Immer wieder versuchen Leserbriefschreiber:innen, den Radweg von Kennelbach nach Doren “schmackhaft” zu machen. Als regelmäßige Walkerin durch das Achtal nach Doren und umgekehrt frage ich mich, ob diese den Weg überhaupt schon mal gegangen sind. Wie will man – ohne Millionen ausgeben zu müssen – den teilweise wirklich nur mehr für trittsichere Wanderer zumutbaren Achweg “E-Bike-Radweg”-sicher machen? Gibt es keine anderen Vorhaben, wo das Geld dringender gebraucht wird? Irgendwann sollte das Thema doch endlich erledigt sein.
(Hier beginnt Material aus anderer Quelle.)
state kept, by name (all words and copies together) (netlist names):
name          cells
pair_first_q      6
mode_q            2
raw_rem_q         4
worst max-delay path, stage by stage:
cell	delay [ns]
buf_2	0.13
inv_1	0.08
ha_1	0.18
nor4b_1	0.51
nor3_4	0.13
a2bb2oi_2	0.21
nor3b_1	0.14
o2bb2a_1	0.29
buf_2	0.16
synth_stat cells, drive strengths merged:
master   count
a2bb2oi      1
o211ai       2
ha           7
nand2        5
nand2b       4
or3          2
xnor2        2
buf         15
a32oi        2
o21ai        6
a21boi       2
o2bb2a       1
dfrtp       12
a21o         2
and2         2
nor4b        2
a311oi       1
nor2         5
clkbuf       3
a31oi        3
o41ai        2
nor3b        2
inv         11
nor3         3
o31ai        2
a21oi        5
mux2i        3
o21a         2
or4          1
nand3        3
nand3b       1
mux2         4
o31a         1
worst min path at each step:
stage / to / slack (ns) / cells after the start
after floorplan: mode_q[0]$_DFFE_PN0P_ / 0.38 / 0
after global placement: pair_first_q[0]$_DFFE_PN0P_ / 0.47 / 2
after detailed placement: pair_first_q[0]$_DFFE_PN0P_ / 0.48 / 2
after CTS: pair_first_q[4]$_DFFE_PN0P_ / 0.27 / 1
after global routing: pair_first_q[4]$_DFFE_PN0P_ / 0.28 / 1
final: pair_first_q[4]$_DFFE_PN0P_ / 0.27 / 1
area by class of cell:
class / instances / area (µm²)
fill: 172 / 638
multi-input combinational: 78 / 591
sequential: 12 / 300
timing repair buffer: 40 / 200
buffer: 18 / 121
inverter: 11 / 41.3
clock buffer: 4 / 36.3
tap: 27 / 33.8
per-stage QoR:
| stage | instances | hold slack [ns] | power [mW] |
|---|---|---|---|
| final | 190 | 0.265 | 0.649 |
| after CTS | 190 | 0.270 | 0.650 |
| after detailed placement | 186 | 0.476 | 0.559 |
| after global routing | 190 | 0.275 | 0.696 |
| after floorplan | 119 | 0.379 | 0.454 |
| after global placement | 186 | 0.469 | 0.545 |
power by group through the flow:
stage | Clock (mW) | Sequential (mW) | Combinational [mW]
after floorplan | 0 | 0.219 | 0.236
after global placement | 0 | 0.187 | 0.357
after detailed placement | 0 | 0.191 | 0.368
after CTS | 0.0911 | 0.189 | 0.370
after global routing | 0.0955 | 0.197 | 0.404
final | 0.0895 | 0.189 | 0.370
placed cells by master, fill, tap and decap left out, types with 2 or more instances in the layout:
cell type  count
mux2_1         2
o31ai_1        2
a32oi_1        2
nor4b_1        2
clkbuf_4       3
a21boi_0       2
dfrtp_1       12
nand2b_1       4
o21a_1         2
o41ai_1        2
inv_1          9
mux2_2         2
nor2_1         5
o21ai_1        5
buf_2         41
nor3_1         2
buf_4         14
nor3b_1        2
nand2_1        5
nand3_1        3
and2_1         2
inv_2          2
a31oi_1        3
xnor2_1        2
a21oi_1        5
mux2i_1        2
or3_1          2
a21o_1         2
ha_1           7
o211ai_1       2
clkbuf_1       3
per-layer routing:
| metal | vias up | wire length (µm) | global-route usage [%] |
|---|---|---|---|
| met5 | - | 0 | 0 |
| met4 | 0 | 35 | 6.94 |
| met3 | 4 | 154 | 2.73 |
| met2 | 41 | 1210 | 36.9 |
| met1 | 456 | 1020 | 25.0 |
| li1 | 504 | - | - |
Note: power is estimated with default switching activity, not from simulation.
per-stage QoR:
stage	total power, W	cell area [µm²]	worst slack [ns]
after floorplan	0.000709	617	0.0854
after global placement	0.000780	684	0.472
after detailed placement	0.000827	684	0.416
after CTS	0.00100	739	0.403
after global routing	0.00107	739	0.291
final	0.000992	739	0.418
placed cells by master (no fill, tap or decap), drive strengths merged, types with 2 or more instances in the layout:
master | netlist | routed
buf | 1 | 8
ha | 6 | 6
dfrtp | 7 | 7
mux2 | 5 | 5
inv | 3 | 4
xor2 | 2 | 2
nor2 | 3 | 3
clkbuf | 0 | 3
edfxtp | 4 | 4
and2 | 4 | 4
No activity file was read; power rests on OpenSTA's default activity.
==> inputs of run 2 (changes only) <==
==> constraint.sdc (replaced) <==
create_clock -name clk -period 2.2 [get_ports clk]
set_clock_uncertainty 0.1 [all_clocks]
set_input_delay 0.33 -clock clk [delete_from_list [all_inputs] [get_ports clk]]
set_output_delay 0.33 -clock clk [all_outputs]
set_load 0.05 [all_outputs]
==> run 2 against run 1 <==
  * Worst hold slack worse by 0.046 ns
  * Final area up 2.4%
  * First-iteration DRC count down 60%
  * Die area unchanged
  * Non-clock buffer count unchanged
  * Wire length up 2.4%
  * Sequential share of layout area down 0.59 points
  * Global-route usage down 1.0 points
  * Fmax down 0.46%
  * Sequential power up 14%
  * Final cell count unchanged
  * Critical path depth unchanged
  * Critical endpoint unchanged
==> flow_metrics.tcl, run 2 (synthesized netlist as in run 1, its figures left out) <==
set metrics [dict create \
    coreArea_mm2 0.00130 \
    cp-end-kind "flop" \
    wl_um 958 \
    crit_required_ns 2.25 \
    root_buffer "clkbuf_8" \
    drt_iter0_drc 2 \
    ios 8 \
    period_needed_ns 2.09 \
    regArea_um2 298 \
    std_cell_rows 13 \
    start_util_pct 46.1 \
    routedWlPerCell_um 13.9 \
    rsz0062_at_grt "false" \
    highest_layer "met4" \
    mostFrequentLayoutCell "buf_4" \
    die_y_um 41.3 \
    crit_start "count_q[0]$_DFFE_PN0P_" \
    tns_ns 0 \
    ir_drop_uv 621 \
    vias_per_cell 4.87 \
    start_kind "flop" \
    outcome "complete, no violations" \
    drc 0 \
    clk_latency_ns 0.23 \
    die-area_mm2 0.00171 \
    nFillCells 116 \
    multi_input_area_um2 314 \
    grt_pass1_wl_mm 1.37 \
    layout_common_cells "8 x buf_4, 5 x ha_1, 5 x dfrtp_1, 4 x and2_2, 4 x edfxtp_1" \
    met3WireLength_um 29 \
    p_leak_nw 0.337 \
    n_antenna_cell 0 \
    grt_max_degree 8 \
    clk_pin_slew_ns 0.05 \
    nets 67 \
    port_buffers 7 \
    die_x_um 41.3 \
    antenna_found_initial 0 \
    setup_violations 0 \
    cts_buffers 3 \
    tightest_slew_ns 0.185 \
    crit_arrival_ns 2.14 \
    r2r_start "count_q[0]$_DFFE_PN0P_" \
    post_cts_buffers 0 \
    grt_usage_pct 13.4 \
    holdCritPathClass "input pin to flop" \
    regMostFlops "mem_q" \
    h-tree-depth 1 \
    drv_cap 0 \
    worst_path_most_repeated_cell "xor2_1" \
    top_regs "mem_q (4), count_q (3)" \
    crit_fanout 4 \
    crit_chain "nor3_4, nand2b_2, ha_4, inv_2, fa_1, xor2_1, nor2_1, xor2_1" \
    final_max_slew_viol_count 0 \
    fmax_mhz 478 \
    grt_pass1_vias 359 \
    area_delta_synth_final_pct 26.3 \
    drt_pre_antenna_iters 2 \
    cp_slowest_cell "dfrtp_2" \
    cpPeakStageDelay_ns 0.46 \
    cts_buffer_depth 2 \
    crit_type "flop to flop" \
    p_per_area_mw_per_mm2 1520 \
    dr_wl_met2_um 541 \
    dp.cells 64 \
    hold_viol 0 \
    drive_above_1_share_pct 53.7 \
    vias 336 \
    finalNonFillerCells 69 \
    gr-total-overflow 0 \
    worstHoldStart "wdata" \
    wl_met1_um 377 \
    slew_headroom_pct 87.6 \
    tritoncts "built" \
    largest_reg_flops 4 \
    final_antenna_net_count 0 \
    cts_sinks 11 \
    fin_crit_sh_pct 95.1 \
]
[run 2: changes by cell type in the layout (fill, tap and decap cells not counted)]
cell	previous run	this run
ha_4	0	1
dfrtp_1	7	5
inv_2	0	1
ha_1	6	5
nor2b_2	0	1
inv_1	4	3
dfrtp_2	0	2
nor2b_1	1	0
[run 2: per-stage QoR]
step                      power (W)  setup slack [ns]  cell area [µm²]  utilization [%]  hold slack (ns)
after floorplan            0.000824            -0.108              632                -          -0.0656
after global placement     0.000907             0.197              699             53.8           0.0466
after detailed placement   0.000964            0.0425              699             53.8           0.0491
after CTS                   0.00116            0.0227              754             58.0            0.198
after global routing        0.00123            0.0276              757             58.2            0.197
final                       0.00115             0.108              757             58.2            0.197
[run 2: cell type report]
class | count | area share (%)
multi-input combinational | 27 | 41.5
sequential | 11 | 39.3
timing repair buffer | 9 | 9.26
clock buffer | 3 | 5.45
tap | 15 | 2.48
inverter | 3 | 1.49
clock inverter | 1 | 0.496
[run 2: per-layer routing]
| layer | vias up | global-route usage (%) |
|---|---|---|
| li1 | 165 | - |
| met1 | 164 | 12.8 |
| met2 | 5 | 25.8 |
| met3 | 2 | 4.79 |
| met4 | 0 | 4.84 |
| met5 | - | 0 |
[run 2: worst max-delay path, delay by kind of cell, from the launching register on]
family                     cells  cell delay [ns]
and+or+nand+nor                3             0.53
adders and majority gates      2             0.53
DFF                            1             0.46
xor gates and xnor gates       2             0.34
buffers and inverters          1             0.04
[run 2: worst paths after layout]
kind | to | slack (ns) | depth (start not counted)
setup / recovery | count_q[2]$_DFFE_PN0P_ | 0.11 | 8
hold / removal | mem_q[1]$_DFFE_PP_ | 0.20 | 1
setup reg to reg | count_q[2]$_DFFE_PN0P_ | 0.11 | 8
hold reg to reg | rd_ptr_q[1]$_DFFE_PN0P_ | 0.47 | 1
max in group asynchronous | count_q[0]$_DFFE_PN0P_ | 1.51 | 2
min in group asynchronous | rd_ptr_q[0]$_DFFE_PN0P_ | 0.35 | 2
===== config.mk =====
export PLATFORM = sky130hd
export DESIGN_NAME = bsa_div
export DESIGN_NICKNAME = d
export VERILOG_FILES = /design/src/design/bsa_pkg.sv /design/src/design/bsa_div.sv
export SDC_FILE = /design/constraint.sdc
export NUM_CORES = 1
export LEC_CHECK = 0
export BUFFER_PORTS_ARGS = -buffer_cell sky130_fd_sc_hd__buf_2
export CORE_ASPECT_RATIO = 0.7
export CORE_UTILIZATION = 25
export CTS_CLUSTER_DIAMETER = 40
export DETAILED_ROUTE_END_ITERATION = 16
export MAX_ROUTING_LAYER = met4
export PLACE_DENSITY = 0.52
export SLEW_MARGIN = 20
export SYNTH_ARGS = -nofsm -noshare
export SYNTH_HDL_FRONTEND = slang
export SYNTH_SLANG_ARGS = --single-unit

===== constraint.sdc =====
create_clock -name i_clk -period 3.1 [get_ports i_clk]
set_input_delay 0.465 -clock i_clk [delete_from_list [all_inputs] [get_ports i_clk]]
set_output_delay 0.465 -clock i_clk [all_outputs]
set_load 0.005 [all_outputs]
[config.mk]
export PLATFORM = sky130hd
export DESIGN_NAME = backward_rle_literal_unpacker_unit
export DESIGN_NICKNAME = d
export VERILOG_FILES = /design/src/hdl/brlu_pkg.sv /design/src/hdl/backward_rle_literal_unpacker_unit.sv
export VERILOG_INCLUDE_DIRS = /design/src /design/src/hdl
export SDC_FILE = /design/constraint.sdc
export NUM_CORES = 1
export LEC_CHECK = 0
export BUFFER_PORTS_ARGS = -buffer_cell sky130_fd_sc_hd__buf_2
export CORE_ASPECT_RATIO = 1.1
export CORE_MARGIN = 1.5
export CORE_UTILIZATION = 60
export CTS_CLUSTER_DIAMETER = 30
export DETAILED_ROUTE_END_ITERATION = 16
export PLACE_DENSITY = 0.81
export SYNTH_ARGS = -nofsm -noshare
export SYNTH_HDL_FRONTEND = slang
export SYNTH_SLANG_ARGS = --single-unit
[constraint.sdc]
create_clock -name i_clk -period 5.75 [get_ports i_clk]
set_input_delay 0.8625 -clock i_clk [delete_from_list [all_inputs] [get_ports i_clk]]
set_output_delay 0.8625 -clock i_clk [all_outputs]
set_load 0.005 [all_outputs]
[src/hdl/backward_rle_literal_unpacker_unit_assert.svh]
// Assertion macros for the backward run-length / literal unpacker.
// Included by the RTL modules that carry concurrent checks; needs nothing else.
`ifndef BACKWARD_RLE_LITERAL_UNPACKER_UNIT_ASSERT_SVH
`define BACKWARD_RLE_LITERAL_UNPACKER_UNIT_ASSERT_SVH

// Check a property on the rising clock edge, skipped while reset is low.
`define BRLU_ASSERT(lbl, clk, rst_n, prop, msg) \
    lbl: assert property (@(posedge clk) disable iff (!rst_n) prop) else $error(msg);

// Check a property on the rising clock edge, reset included.
`define BRLU_ASSERT_ALWAYS(lbl, clk, prop, msg) \
    lbl: assert property (@(posedge clk) prop) else $error(msg);

`endif

[src/hdl/brlu_pkg.sv]
// Shared types and constants for the backward run-length / literal unpacker.
// No dependencies.
package brlu_pkg;

    // Widths of the configuration register and internal counters
    localparam int unsigned CAP_W   = 20;
    localparam int unsigned COUNT_W = 16;

    // Reset value of the output capacity register
    localparam logic [CAP_W-1:0] CAP_RESET = 20'd1048560;

    // Byte codes of the packed stream
    localparam logic [7:0] PAD_BYTE = 8'hFF;
    localparam logic [7:0] OP_MASK  = 8'hFE;
    localparam logic [7:0] OP_FILL  = 8'hB0;
    localparam logic [7:0] OP_LIT   = 8'hB2;
    localparam logic [7:0] LAST_BIT = 8'h01;

    // Result status codes
    typedef enum logic [1:0] {
        STATUS_OK       = 2'd0,
        STATUS_BAD_OP   = 2'd1,
        STATUS_NO_FILL  = 2'd2
    } t_status;

    // Decoder phase
    typedef enum logic [2:0] {
        PH_PAD    = 3'd0,
        PH_CMD    = 3'd1,
        PH_HI     = 3'd2,
        PH_LO     = 3'd3,
        PH_FILL   = 3'd4,
        PH_LIT    = 3'd5,
        PH_HI_BAD = 3'd6,
        PH_LO_BAD = 3'd7
    } t_phase;

endpackage

[src/hdl/backward_rle_literal_unpacker_unit.sv]
// Top level of the backward run-length / literal unpacker (single module).
// Depends on brlu_pkg and backward_rle_literal_unpacker_unit_assert.svh.
//
// Takes one packed byte per clock, from the end of the packed data toward its
// start, and gives at most one run word (value, repeat count, done, status) per
// byte. Each byte is decoded by the phase machine in the cycle it is accepted
// and its run word appears in the output register on the next cycle, so the
// sustained rate is one byte per cycle; the input stalls only while the output
// register holds a word that downstream has not taken. Leading 0xFF padding is
// skipped, a done word ends decoding and every byte after it is taken and
// dropped until reset. The capacity port is always ready and reloads the room
// counter; write it only while the block is idle.
`include "backward_rle_literal_unpacker_unit_assert.svh"

module backward_rle_literal_unpacker_unit (
    input  logic                       i_clk,
    input  logic                       i_rst_n,
    // capacity configuration
    input  logic                       i_cfg_valid,
    output logic                       o_cfg_ready,
    input  logic [brlu_pkg::CAP_W-1:0] i_cfg_output_capacity,
    // packed byte input
    input  logic                       i_in_valid,
    output logic                       o_in_ready,
    input  logic [7:0]                 i_data_byte,
    input  logic                       i_final_byte,
    // run word output
    output logic                       o_out_valid,
    input  logic                       i_out_ready,
    output logic [7:0]                 o_value,
    output logic [brlu_pkg::COUNT_W-1:0] o_repeat_res,
    output logic                       o_done_res,
    output logic [1:0]                 o_status
);
    import brlu_pkg::*;

    // Decoder state
    t_phase               r_phase,       n_phase;
    logic                 r_is_fill,     n_is_fill;
    logic                 r_last_block,  n_last_block;
    logic [7:0]           r_high_length, n_high_length;
    logic [COUNT_W-1:0]   r_run_count,   n_run_count;
    logic [CAP_W-1:0]     r_room_left,   n_room_left;
    logic [CAP_W-1:0]     r_capacity,    n_capacity;
    logic                 r_halted,      n_halted;

    // Output register
    logic                 r_out_valid,   n_out_valid;
    logic [7:0]           r_value,       n_value;
    logic [COUNT_W-1:0]   r_repeat,      n_repeat;
    logic                 r_done,        n_done;
    t_status              r_status,      n_status;

    logic                 in_accept;
    logic                 cfg_accept;

    // Advance the input while the output register is free or being drained
    assign o_in_ready  = !r_out_valid || i_out_ready;
    assign in_accept   = i_in_valid && o_in_ready;
    assign o_cfg_ready = 1'b1;
    assign cfg_accept  = i_cfg_valid;

    assign o_out_valid  = r_out_valid;
    assign o_value      = r_value;
    assign o_repeat_res = r_repeat;
    assign o_done_res   = r_done;
    assign o_status     = r_status;

    // Hold state and output register
    always_ff @(posedge i_clk) begin
        if (!i_rst_n) begin
            r_phase       <= PH_PAD;
            r_is_fill     <= 1'b0;
            r_last_block  <= 1'b0;
            r_high_length <= '0;
            r_run_count   <= '0;
            r_room_left   <= CAP_RESET;
            r_capacity    <= CAP_RESET;
            r_halted      <= 1'b0;
            r_out_valid   <= 1'b0;
        end else begin
            r_phase       <= n_phase;
            r_is_fill     <= n_is_fill;
            r_last_block  <= n_last_block;
            r_high_length <= n_high_length;
            r_run_count   <= n_run_count;
            r_room_left   <= n_room_left;
            r_capacity    <= n_capacity;
            r_halted      <= n_halted;
            r_out_valid   <= n_out_valid;
        end
    end

    always_ff @(posedge i_clk) begin
        r_value  <= n_value;
        r_repeat <= n_repeat;
        r_done   <= n_done;
        r_status <= n_status;
    end

    // Decode one byte: next phase, counters and run word
    always_comb begin
        logic                 cmd_byte;
        logic                 res_valid;
        logic [7:0]           op;
        logic [COUNT_W-1:0]   lo_count;
        logic [COUNT_W-1:0]   fill_rep;
        logic [COUNT_W-1:0]   lit_run;
        logic [CAP_W-1:0]     lit_room;
        logic                 lit_end;

        n_phase       = r_phase;
        n_is_fill     = r_is_fill;
        n_last_block  = r_last_block;
        n_high_length = r_high_length;
        n_run_count   = r_run_count;
        n_room_left   = r_room_left;
        n_capacity    = r_capacity;
        n_halted      = r_halted;
        n_value       = r_value;
        n_repeat      = r_repeat;
        n_done        = r_done;
        n_status      = r_status;

        cmd_byte  = 1'b0;
        res_valid = 1'b0;
        op        = i_data_byte & OP_MASK;
        lo_count  = {r_high_length, i_data_byte};

        // Clip a fill run to the room left
        fill_rep  = ({{(CAP_W-COUNT_W){1'b0}}, r_run_count} < r_room_left)
                    ? r_run_count : r_room_left[COUNT_W-1:0];

        // Step a literal: count both down, saturating at zero
        lit_room  = (r_room_left != '0) ? r_room_left - 1'b1 : r_room_left;
        lit_run   = (r_run_count != '0) ? r_run_count - 1'b1 : r_run_count;
        lit_end   = (lit_run == '0) || (lit_room == '0) || i_final_byte;

        if (in_accept && !r_halted) begin
            unique case (r_phase)
                PH_PAD: begin
                    if (i_data_byte == PAD_BYTE) begin
                        if (i_final_byte) begin
                            res_valid = 1'b1;
                            n_value   = '0;
                            n_repeat  = '0;
                            n_done    = 1'b1;
                            n_status  = STATUS_OK;
                        end
                    end else begin
                        cmd_byte = 1'b1;
                    end
                end
                PH_CMD: begin
                    cmd_byte = 1'b1;
                end
                PH_HI, PH_HI_BAD: begin
                    if (i_final_byte) begin
                        res_valid = 1'b1;
                        n_value   = '0;
                        n_repeat  = '0;
                        n_done    = 1'b1;
                        n_status  = STATUS_OK;
                    end else begin
                        n_high_length = i_data_byte;
                        n_phase       = (r_phase == PH_HI) ? PH_LO : PH_LO_BAD;
                    end
                end
                PH_LO_BAD: begin
                    res_valid = 1'b1;
                    n_value   = '0;
                    n_repeat  = '0;
                    n_done    = 1'b1;
                    n_status  = STATUS_BAD_OP;
                end
                PH_LO: begin
                    n_run_count = lo_count;
                    if (r_is_fill) begin
                        if (i_final_byte) begin
                            res_valid = 1'b1;
                            n_value   = '0;
                            n_repeat  = '0;
                            n_done    = 1'b1;
                            n_status  = STATUS_NO_FILL;
                        end else begin
                            n_phase = PH_FILL;
                        end
                    end else if (lo_count == '0 || r_room_left == '0 || i_final_byte) begin
                        // empty literal, no room left or final byte: end the block now
                        if (r_last_block || i_final_byte) begin
                            res_valid = 1'b1;
                            n_value   = '0;
                            n_repeat  = '0;
                            n_done    = 1'b1;
                            n_status  = STATUS_OK;
                        end else begin
                            n_phase = PH_CMD;
                        end
                    end else begin
                        n_phase = PH_LIT;
                    end
                end
                PH_FILL: begin
                    n_room_left = r_room_left - {{(CAP_W-COUNT_W){1'b0}}, fill_rep};
                    n_phase     = PH_CMD;
                    res_valid   = 1'b1;
                    n_value     = i_data_byte;
                    n_repeat    = fill_rep;
                    n_done      = r_last_block || i_final_byte;
                    n_status    = STATUS_OK;
                end
                PH_LIT: begin
                    n_room_left = lit_room;
                    n_run_count = lit_run;
                    if (lit_end) begin
                        n_phase = PH_CMD;
                    end
                    res_valid = 1'b1;
                    n_value   = i_data_byte;
                    n_repeat  = COUNT_W'(1);
                    n_done    = lit_end && (r_last_block || i_final_byte);
                    n_status  = STATUS_OK;
                end
                default: begin
                end
            endcase

            // Decode a command byte
            if (cmd_byte) begin
                if (i_final_byte) begin
                    res_valid = 1'b1;
                    n_value   = '0;
                    n_repeat  = '0;
                    n_done    = 1'b1;
                    n_status  = STATUS_OK;
                end else begin
                    n_last_block = (i_data_byte & LAST_BIT) != '0;
                    n_is_fill    = (op == OP_FILL);
                    n_phase      = (op == OP_FILL || op == OP_LIT) ? PH_HI : PH_HI_BAD;
                end
            end
        end

        // Stop decoding after the done word
        if (res_valid && n_done) begin
            n_halted = 1'b1;
        end

        // Load the capacity and reload the room counter
        if (cfg_accept) begin
            n_capacity  = i_cfg_output_capacity;
            n_room_left = i_cfg_output_capacity;
        end

        // Fill or drain the output register
        if (res_valid) begin
            n_out_valid = 1'b1;
        end else if (i_out_ready) begin
            n_out_valid = 1'b0;
        end else begin
            n_out_valid = r_out_valid;
        end
    end

    // Once halted and drained, no further word is produced
    `BRLU_ASSERT(a_halt_silent, i_clk, i_rst_n,
        (r_halted && !r_out_valid) |=> !r_out_valid, "word produced after done")

    // An error word is always a status-only done word
    `BRLU_ASSERT(a_error_done, i_clk, i_rst_n,
        (r_out_valid && r_status != STATUS_OK) |-> (r_done && r_repeat == '0 && r_value == '0),
        "error word without done or with payload")

    // Room never grows except by a capacity write
    `BRLU_ASSERT(a_room_monotonic, i_clk, i_rst_n,
        (!cfg_accept) |=> (r_room_left <= $past(r_room_left)), "room counter grew")

endmodule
Papier ist geduldig, deshalb schreibt nicht immer nur, sondern geht wirklich mal durch, redet mit den Menschen, die an einem heißen Wochenende die angenehme Kühle und die Schönheit des Achtales schätzen. Und seht selbst, wie viel getan werden müsste. Die Strecke müsste mindestens autobreit ausgebaut werden (Rettungsauto). Zur Ach hin ein Geländer, damit die Radler nicht in die Ach “fallen”. Grillplätze würden gebaut werden, die das Achtal verschandeln und zumüllen. Und das alles auf Trassen, die teilweise nur 1 m breit sind. Deshalb bitte in erster Linie sicherer machen für Wanderer und evtl. sportliche, rücksichtsvoll fahrende Mountainbiker.